_Task details_: Print, from the listing below, the lines starting at the line containing "req_id_d = rdreq_meta.req_id;" and ending at the line containing "ST_SEND: begin", exactly as they stand, and print nothing else.

________________

--- src/rtl/egress_gen_cpld_pkg.sv ---
// Shared PCIe definitions for the completion-with-data generator:
// request header layout, FSM states, completion status codes,
// CplD fmt/type constants and the register-read offset map.
package egress_gen_cpld_pkg;

  localparam int PCIE_DATA_WIDTH = 128;
  localparam int PCIE_DATA_KW    = PCIE_DATA_WIDTH / 8;

  // Memory-read request header as presented by the ingress decoder.
  typedef struct packed {
    logic [3:0]  channel;
    logic [3:0]  offset;
    logic [9:0]  length;
    logic [7:0]  tag;
    logic [15:0] req_id;
    logic [2:0]  tc;
    logic [2:0]  attr;
    logic [31:0] addr;
  } tlp_head_t;

  typedef enum logic [1:0] {
    ST_IDLE      = 2'd0,
    ST_REG_RD    = 2'd1,
    ST_WAIT_DATA = 2'd2,
    ST_SEND      = 2'd3
  } cpld_state_e;

  // Completion status codes
  localparam logic [2:0] CPL_STATUS_SC = 3'b000;
  localparam logic [2:0] CPL_STATUS_UR = 3'b001;
  localparam logic [2:0] CPL_STATUS_CA = 3'b100;

  // CplD header constants
  localparam logic [2:0]  CPLD_FMT      = 3'b010;
  localparam logic [4:0]  CPLD_TYPE     = 5'b01010;
  localparam logic [9:0]  CPLD_LEN_DW   = 10'd1;
  localparam logic [11:0] CPLD_BYTE_CNT = 12'd4;
  localparam logic [PCIE_DATA_KW-1:0] CPLD_KEEP = 16'hFFFF;

  // Readable offsets
  localparam logic [3:0] OFF_RX_REG      = 4'b1000;
  localparam logic [3:0] OFF_RX_XFER_LEN = 4'b1001;
  localparam logic [3:0] OFF_TX_REG      = 4'b1010;
  localparam logic [3:0] OFF_TX_XFER_LEN = 4'b1011;

  // {register[2:0], action[1:0]} field placed in rd_tdest[8:4]
  localparam logic [4:0] MAP_RX_REG      = {3'b000, 2'b01};
  localparam logic [4:0] MAP_RX_XFER_LEN = {3'b010, 2'b01};
  localparam logic [4:0] MAP_TX_REG      = {3'b000, 2'b00};
  localparam logic [4:0] MAP_TX_XFER_LEN = {3'b010, 2'b00};

  typedef struct packed {
    logic       mapped;
    logic [4:0] field;
  } rd_map_t;

  // Translate a request offset into the register/action field.
  function automatic rd_map_t rd_map(input logic [3:0] offset);
    rd_map_t m;
    m.mapped = 1'b1;
    case (offset)
      OFF_RX_REG:      m.field = MAP_RX_REG;
      OFF_RX_XFER_LEN: m.field = MAP_RX_XFER_LEN;
      OFF_TX_REG:      m.field = MAP_TX_REG;
      OFF_TX_XFER_LEN: m.field = MAP_TX_XFER_LEN;
      default: begin
        m.mapped = 1'b0;
        m.field  = 5'b00000;
      end
    endcase
    return m;
  endfunction

endpackage

--- src/rtl/egress_gen_cpld.sv ---
// Completion-with-data generator: accepts one memory-read request at a
// time, reads the addressed register over the rd_* port and returns a
// single-beat 128-bit CplD (3DW header + 1DW payload).
// Optional feature macro: CPLD_TIMEOUT_EN (abort a register read that
// does not return within TIMEOUT_CYC cycles with status CA).
module egress_gen_cpld
  import egress_gen_cpld_pkg::*;
#(
  parameter int          TIMEOUT_CYC = 256,
  parameter logic [31:0] BAD_DATA    = 32'hFFFF_FFFF
) (
  input  logic                       clk,
  input  logic                       rst,
  input  tlp_head_t                  rdreq_meta,
  input  logic                       rdreq_valid,
  output logic                       rdreq_rdy,
  output logic                       rd_req,
  output logic [9:0]                 rd_tdest,
  input  logic [31:0]                rd_tdata,
  input  logic                       rd_tvalid,
  input  logic [15:0]                cfg_completer_id,
  output logic [PCIE_DATA_WIDTH-1:0] cpld_data,
  output logic [PCIE_DATA_KW-1:0]    cpld_keep,
  output logic                       cpld_valid,
  output logic                       cpld_last,
  input  logic                       cpld_rdy
);

  if (PCIE_DATA_WIDTH != 128) begin : g_width_chk
    $error("egress_gen_cpld requires a 128-bit completion bus");
  end
  if (TIMEOUT_CYC < 2) begin : g_timeout_chk
    $error("TIMEOUT_CYC must be at least 2");
  end

  cpld_state_e state_q, state_d;

  // Latched header fields needed to build the completion
  logic [2:0]  tc_q, tc_d;
  logic [2:0]  attr_q, attr_d;
  logic [15:0] req_id_q, req_id_d;
  logic [7:0]  tag_q, tag_d;
  logic [4:0]  laddr_q, laddr_d;

  logic                       rd_req_q, rd_req_d;
  logic [9:0]                 rd_tdest_q, rd_tdest_d;
  logic [PCIE_DATA_WIDTH-1:0] cpld_data_q, cpld_data_d;
  logic [PCIE_DATA_KW-1:0]    cpld_keep_q, cpld_keep_d;
  logic                       cpld_valid_q, cpld_valid_d;
  logic                       cpld_last_q, cpld_last_d;

  logic        load_cpl_s;
  logic [2:0]  cpl_status_s;
  logic [31:0] cpl_payload_s;
  rd_map_t     map_s;

  // Only address bits [6:2] feed the completion lower-address field.
  logic unused_addr_s;
  assign unused_addr_s = ^{rdreq_meta.addr[31:7], rdreq_meta.addr[1:0]};

`ifdef CPLD_TIMEOUT_EN
  localparam int CNT_W = $clog2(TIMEOUT_CYC + 1);
  logic [CNT_W-1:0] to_cnt_q, to_cnt_d;
`endif

  // Pack the 3DW CplD header and its single payload DW into one beat.
  function automatic logic [127:0] build_cpld(
    input logic [2:0]  tc,
    input logic [2:0]  attr,
    input logic [15:0] cid,
    input logic [15:0] req_id,
    input logic [7:0]  tag,
    input logic [4:0]  laddr,
    input logic [2:0]  status,
    input logic [31:0] payload
  );
    logic [31:0] dw0, dw1, dw2;
    dw0 = {CPLD_FMT, CPLD_TYPE, 1'b0, tc, 1'b0, attr[2], 1'b0, 1'b0,
           1'b0, 1'b0, attr[1:0], 2'b00, CPLD_LEN_DW};
    dw1 = {cid, status, 1'b0, CPLD_BYTE_CNT};
    dw2 = {req_id, tag, 1'b0, laddr, 2'b00};
    return {payload, dw2, dw1, dw0};
  endfunction

  assign map_s = rd_map(rdreq_meta.offset);

  // Next-state and registered-output logic for the request/completion FSM.
  always_comb begin
    state_d       = state_q;
    tc_d          = tc_q;
    attr_d        = attr_q;
    req_id_d      = req_id_q;
    tag_d         = tag_q;
    laddr_d       = laddr_q;
    rd_req_d      = 1'b0;
    rd_tdest_d    = rd_tdest_q;
    cpld_data_d   = cpld_data_q;
    cpld_keep_d   = cpld_keep_q;
    cpld_valid_d  = cpld_valid_q;
    cpld_last_d   = cpld_last_q;
    load_cpl_s    = 1'b0;
    cpl_status_s  = CPL_STATUS_SC;
    cpl_payload_s = BAD_DATA;
`ifdef CPLD_TIMEOUT_EN
    to_cnt_d      = {CNT_W{1'b0}};
`endif

    case (state_q)
      ST_IDLE: begin
        if (rdreq_valid) begin
          tc_d     = rdreq_meta.tc;
          attr_d   = rdreq_meta.attr;
          req_id_d = rdreq_meta.req_id;
          tag_d    = rdreq_meta.tag;
          laddr_d  = rdreq_meta.addr[6:2];
          if (rdreq_meta.length != CPLD_LEN_DW) begin
            // Only single-DW register reads are supported
            cpl_status_s = CPL_STATUS_UR;
            load_cpl_s   = 1'b1;
            state_d      = ST_SEND;
          end else if (!map_s.mapped) begin
            // Unmapped offsets read as BAD_DATA with a successful status
            load_cpl_s = 1'b1;
            state_d    = ST_SEND;
          end else begin
            rd_req_d   = 1'b1;
            rd_tdest_d = {1'b0, map_s.field, rdreq_meta.channel};
            state_d    = ST_REG_RD;
          end
        end else begin
          state_d = ST_IDLE;
        end
      end

      ST_REG_RD: begin
        state_d = ST_WAIT_DATA;
      end

      ST_WAIT_DATA: begin
        if (rd_tvalid) begin
          cpl_payload_s = rd_tdata;
          load_cpl_s    = 1'b1;
          state_d       = ST_SEND;
        end else begin
`ifdef CPLD_TIMEOUT_EN
          if (to_cnt_q == CNT_W'(TIMEOUT_CYC - 1)) begin
            cpl_status_s = CPL_STATUS_CA;
            load_cpl_s   = 1'b1;
            state_d      = ST_SEND;
          end else begin
            to_cnt_d = to_cnt_q + {{(CNT_W-1){1'b0}}, 1'b1};
          end
`else
          state_d = ST_WAIT_DATA;
`endif
        end
      end

      ST_SEND: begin
        if (cpld_rdy) begin
          cpld_valid_d = 1'b0;
          cpld_last_d  = 1'b0;
          state_d      = ST_IDLE;
        end else begin
          state_d = ST_SEND;
        end
      end

      default: begin
        state_d = ST_IDLE;
      end
    endcase

    if (load_cpl_s) begin
      cpld_data_d  = build_cpld(tc_d, attr_d, cfg_completer_id, req_id_d,
                                tag_d, laddr_d, cpl_status_s, cpl_payload_s);
      cpld_keep_d  = CPLD_KEEP;
      cpld_valid_d = 1'b1;
      cpld_last_d  = 1'b1;
    end else begin
      cpld_valid_d = cpld_valid_d;
    end
  end

  // State and output registers; reset drops any pending request.
  always_ff @(posedge clk or posedge rst) begin
    if (rst) begin
      state_q      <= ST_IDLE;
      tc_q         <= 3'b000;
      attr_q       <= 3'b000;
      req_id_q     <= 16'h0000;
      tag_q        <= 8'h00;
      laddr_q      <= 5'b00000;
      rd_req_q     <= 1'b0;
      rd_tdest_q   <= 10'h000;
      cpld_data_q  <= {PCIE_DATA_WIDTH{1'b0}};
      cpld_keep_q  <= {PCIE_DATA_KW{1'b0}};
      cpld_valid_q <= 1'b0;
      cpld_last_q  <= 1'b0;
`ifdef CPLD_TIMEOUT_EN
      to_cnt_q     <= {CNT_W{1'b0}};
`endif
    end else begin
      state_q      <= state_d;
      tc_q         <= tc_d;
      attr_q       <= attr_d;
      req_id_q     <= req_id_d;
      tag_q        <= tag_d;
      laddr_q      <= laddr_d;
      rd_req_q     <= rd_req_d;
      rd_tdest_q   <= rd_tdest_d;
      cpld_data_q  <= cpld_data_d;
      cpld_keep_q  <= cpld_keep_d;
      cpld_valid_q <= cpld_valid_d;
      cpld_last_q  <= cpld_last_d;
`ifdef CPLD_TIMEOUT_EN
      to_cnt_q     <= to_cnt_d;
`endif
    end
  end

  assign rdreq_rdy  = (state_q == ST_IDLE);
  assign rd_req     = rd_req_q;
  assign rd_tdest   = rd_tdest_q;
  assign cpld_data  = cpld_data_q;
  assign cpld_keep  = cpld_keep_q;
  assign cpld_valid = cpld_valid_q;
  assign cpld_last  = cpld_last_q;

endmodule

--- config.mk ---
export PLATFORM = sky130hd
export DESIGN_NAME = egress_gen_cpld
export DESIGN_NICKNAME = d
export VERILOG_FILES = /design/src/rtl/egress_gen_cpld_pkg.sv /design/src/rtl/egress_gen_cpld.sv
export SDC_FILE = /design/constraint.sdc
export NUM_CORES = 1
export LEC_CHECK = 0
export CELL_PAD_IN_SITES_DETAIL_PLACEMENT = 0
export CELL_PAD_IN_SITES_GLOBAL_PLACEMENT = 1
export CORE_MARGIN = 1.5
export CORE_UTILIZATION = 30
export DETAILED_ROUTE_END_ITERATION = 8
export PLACE_DENSITY = 0.81
export SLEW_MARGIN = 20
export SYNTH_ARGS = -nofsm -noshare
export SYNTH_HDL_FRONTEND = slang
export SYNTH_SLANG_ARGS = --single-unit
--- constraint.sdc ---
create_clock -name clk -period 4.4 [get_ports clk]
set_input_delay 0.66 -clock clk [delete_from_list [all_inputs] [get_ports clk]]
set_output_delay 0.66 -clock clk [all_outputs]
set_load 0.02 [all_outputs]
==> flow_metrics.py <==
metrics = {
    "outcome": {
        "status": "complete, no violations",
    },
    "detailed_routing": {
        "first_pass_iters": 4,
        "drt_iter0_markers": 88,
        "vias": 3455,
        "vias_per_cell": 4.28,
        "antenna_left": 0,
        "wirelength_um": 12500,
        "drc": 0,
        "wire_per_inst_um": 15.5,
    },
    "cells_and_area": {
        "nFillCells": 1602,
        "areaGrowthSynthToFinish_pct": 49.1,
        "insertedDiodeCount": 0,
        "multi_input_area_sq_um": 1770,
        "seq_area_sq_um": 3250,
        "nNetsFinal": 699,
        "stdcell_count": 807,
        "drive_gt1_frac": 0.228,
    },
    "pwr": {
        "ir_worst_vdd_uv": 311,
        "leakage_nw": 3.44,
        "p_per_area_nw_per_um2": 726,
    },
    "clocking": {
        "cts_setup_buffers": 0,
        "clockBufferDepth": 2,
        "cts_max_level": 4,
        "cts-root-buf": "clkbuf_16",
        "cts_sinks": 130,
        "clk_pin_slew_ns": 0.06,
        "cts_tree": "yes",
        "clock_latency_ns": 0.41,
        "ctsResizeCount": 0,
        "cts_buffers": 17,
        "hold_buffers": 0,
    },
    "worst_setup_path": {
        "critPathKind": "input port to flip-flop",
        "cp.buffers_inverters": 3,
        "required_ns": 4.69,
        "cp_max_fo": 38,
        "slowest_delay_ns": 0.54,
        "critical_path.top_delay_family": "buffers and inverters",
        "startpoint_type": "input port",
        "cp-end-kind": "flip-flop",
        "slowest_stage": "o21a_4",
        "path_cells": "clkdlybuf4s50_1, nand3b_1, buf_4, nand2b_1, o21a_4, buf_4, mux2_2",
        "crit_arrival_ns": 2.94,
        "crit_top_cell": "buf_4",
    },
    "timing": {
        "max_slew_margin": 0.423,
        "max_clock_freq_mhz": 378,
        "fin_crit_ns": 2.64,
        "grt_setup_unrepaired": "false",
        "tns_ns": 0,
        "skew_ns": 0.00882,
        "period_share": 0.601,
        "worstMarginPinSlew_ns": 0.865,
        "drv_slew": 0,
        "hold_ws_ns": 0.487,
        "setup-violations-final": 0,
        "finalHoldViolCount": 0,
        "fin_ws_ns": 1.76,
    },
    "floorplanning": {
        "num_rows": 49,
        "io_pins": 291,
        "dieArea_sq_um": 19000,
        "die_w_um": 138,
        "start_util": 0.305,
        "core-area_sq_um": 17900,
        "die_h_um": 138,
    },
    "synthesis": {
        "netlist_top_cells_area": "dfrtp_1, mux2_2, buf_4, mux2_4, o22a_1",
        "ys_seq_area_frac": 0.596,
        "synth_cell_types": 26,
        "synthFlopType": "dfrtp_1",
        "ys_ff_latch": 130,
        "synth_cells": 361,
        "yosysTopAreaCell": "dfrtp_1",
        "synthTopCellsByCount": "dfrtp_1, buf_4, mux2_2, o22a_1, mux2_4",
        "synth_edf_count": 0,
        "synthArstFlopShare": 1.00,
        "syn_area_sq_um": 5460,
        "syn_avg_cell_area_sq_um": 15.1,
        "synth_most_common_cell": "dfrtp_1",
        "synth.top_cell.area_share": 0.596,
        "ys_warn_count": 0,
    },
    "placed_design": {
        "gp_congestion": 0.711,
        "place_hpwl_um": 8770,
        "port_buffers": 220,
        "post-place-ws_ns": 1.27,
        "place_inst": 776,
    },
    "hold_path": {
        "hold_path.class": "flip-flop to flip-flop",
    },
    "global_route": {
        "grtUsageTotal": 0.135,
        "grt_pass1_vias": 3774,
        "gr-total-overflow": 0,
        "grt_pass1_wl_um": 19400,
        "grt_max_degree": 70,
        "antenna_found_initial": 0,
    },
    "job": {
        "drv_cap": 0,
    },
}
-- worst reg2reg max path: stages, from the launching register on --
cell,delay [ns]
dfrtp_1,0.42
nand3b_1,0.17
buf_4,0.24
nand2b_1,0.16
o21a_4,0.54
buf_4,0.38
mux2_2,0.37
-- final cells by class --
| class | count | share of cell area |
|---|---|---|
| Sequential cell | 130 | 0.399 |
| Timing Repair Buffer | 224 | 0.277 |
| Multi-Input combinational cell | 190 | 0.217 |
| Clock buffer | 18 | 0.0539 |
| Tap cell | 229 | 0.0352 |
| Clock inverter | 13 | 0.0157 |
| Inverter | 3 | 0.00169 |
-- logic make-up after synthesis --
logic type	Yosys count	synth area share
compound gates	40	0.0603
mux	93	0.212
flops	130	0.596
simple gates	14	0.0206
buf+inv	83	0.111
other cells	1	0.000687
-- layout by cell type, fill, tap and decap left out --
cell,Yosys,layout
nor2_1,4,4
a22o_1,1,1
inv_1,3,2
clkbuf_8,0,1
clkinvlp_4,0,3
nor4_2,1,1
clkdlybuf4s50_1,0,220
a21oi_1,1,1
o21ai_0,4,4
a21o_1,1,1
mux2_4,30,30
and2_4,1,1
nand2b_1,3,3
clkbuf_16,0,17
and3_1,1,1
buf_4,64,2
nand3b_1,1,1
o22a_1,32,32
nand3_2,1,1
nor4b_2,1,1
nor3b_4,1,1
o21a_4,0,1
mux2_1,1,1
bufinv_16,0,1
clkinv_2,0,1
conb_1,1,43
clkinv_4,0,3
inv_4,0,1
mux2i_1,2,2
buf_12,0,2
mux2_2,60,60
dfrtp_1,130,130
inv_6,0,5
-- state kept, by name, indices dropped and copies added, names as in the netlist --
name / flops
attr_q: 3
cpld_data: 85
cpld_last: 1
laddr_q: 5
rd_req: 1
rd_tdest: 6
req_id_q: 16
state_q: 2
tag_q: 8
tc_q: 3
-- through the flow --
stage | power (mW) | utilization | instance area (sq um)
final | 5.91 | 0.455 | 8150
after global routing | 6.25 | 0.455 | 8150
after CTS | 6.01 | 0.455 | 8150
after detailed placement | 4.61 | 0.423 | 7580
after global placement | 4.51 | 0.423 | 7580
after floorplan | 3.54 | - | 5620
-- per-layer routing --
metal / track usage / vias up / wire (um)
met4: 0.0527 / 0 / 176
met3: 0.0588 / 13 / 1020
met2: 0.228 / 153 / 6480
met5: 0 / - / 0
met1: 0.149 / 1723 / 4840
li1: - / 1566 / -
-- worst paths after layout --
| kind | from | to | slack, ns | depth (start not counted) |
|---|---|---|---|---|
| max | rd_tvalid | cpld_data[60] | 1.76 | 7 |
| min | cpld_data[113] | cpld_data[113] | 0.49 | 1 |
| max reg2reg | state_q[0] | cpld_data[60] | 2.01 | 6 |
| min reg2reg | cpld_data[113] | cpld_data[113] | 0.49 | 1 |
| max in group asynchronous | rst | cpld_data[104] | 2.77 | 3 |
| min in group asynchronous | rst | cpld_data[60] | 0.78 | 2 |
-- where the power goes --
group          switching, mW  internal [mW]  total [mW]
Combinational           1.15           1.40        2.55
Clock                  0.556          0.799        1.35
Sequential             0.262           1.75        2.01
Total                   1.96           3.95        5.91
Note: power is estimated with default switching activity, not from simulation.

________________

_Written reply_:
          req_id_d = rdreq_meta.req_id;
          tag_d    = rdreq_meta.tag;
          laddr_d  = rdreq_meta.addr[6:2];
          if (rdreq_meta.length != CPLD_LEN_DW) begin
            // Only single-DW register reads are supported
            cpl_status_s = CPL_STATUS_UR;
            load_cpl_s   = 1'b1;
            state_d      = ST_SEND;
          end else if (!map_s.mapped) begin
            // Unmapped offsets read as BAD_DATA with a successful status
            load_cpl_s = 1'b1;
            state_d    = ST_SEND;
          end else begin
            rd_req_d   = 1'b1;
            rd_tdest_d = {1'b0, map_s.field, rdreq_meta.channel};
            state_d    = ST_REG_RD;
          end
        end else begin
          state_d = ST_IDLE;
        end
      end

      ST_REG_RD: begin
        state_d = ST_WAIT_DATA;
      end

      ST_WAIT_DATA: begin
        if (rd_tvalid) begin
          cpl_payload_s = rd_tdata;
          load_cpl_s    = 1'b1;
          state_d       = ST_SEND;
        end else begin
`ifdef CPLD_TIMEOUT_EN
          if (to_cnt_q == CNT_W'(TIMEOUT_CYC - 1)) begin
            cpl_status_s = CPL_STATUS_CA;
            load_cpl_s   = 1'b1;
            state_d      = ST_SEND;
          end else begin
            to_cnt_d = to_cnt_q + {{(CNT_W-1){1'b0}}, 1'b1};
          end
`else
          state_d = ST_WAIT_DATA;
`endif
        end
      end

      ST_SEND: begin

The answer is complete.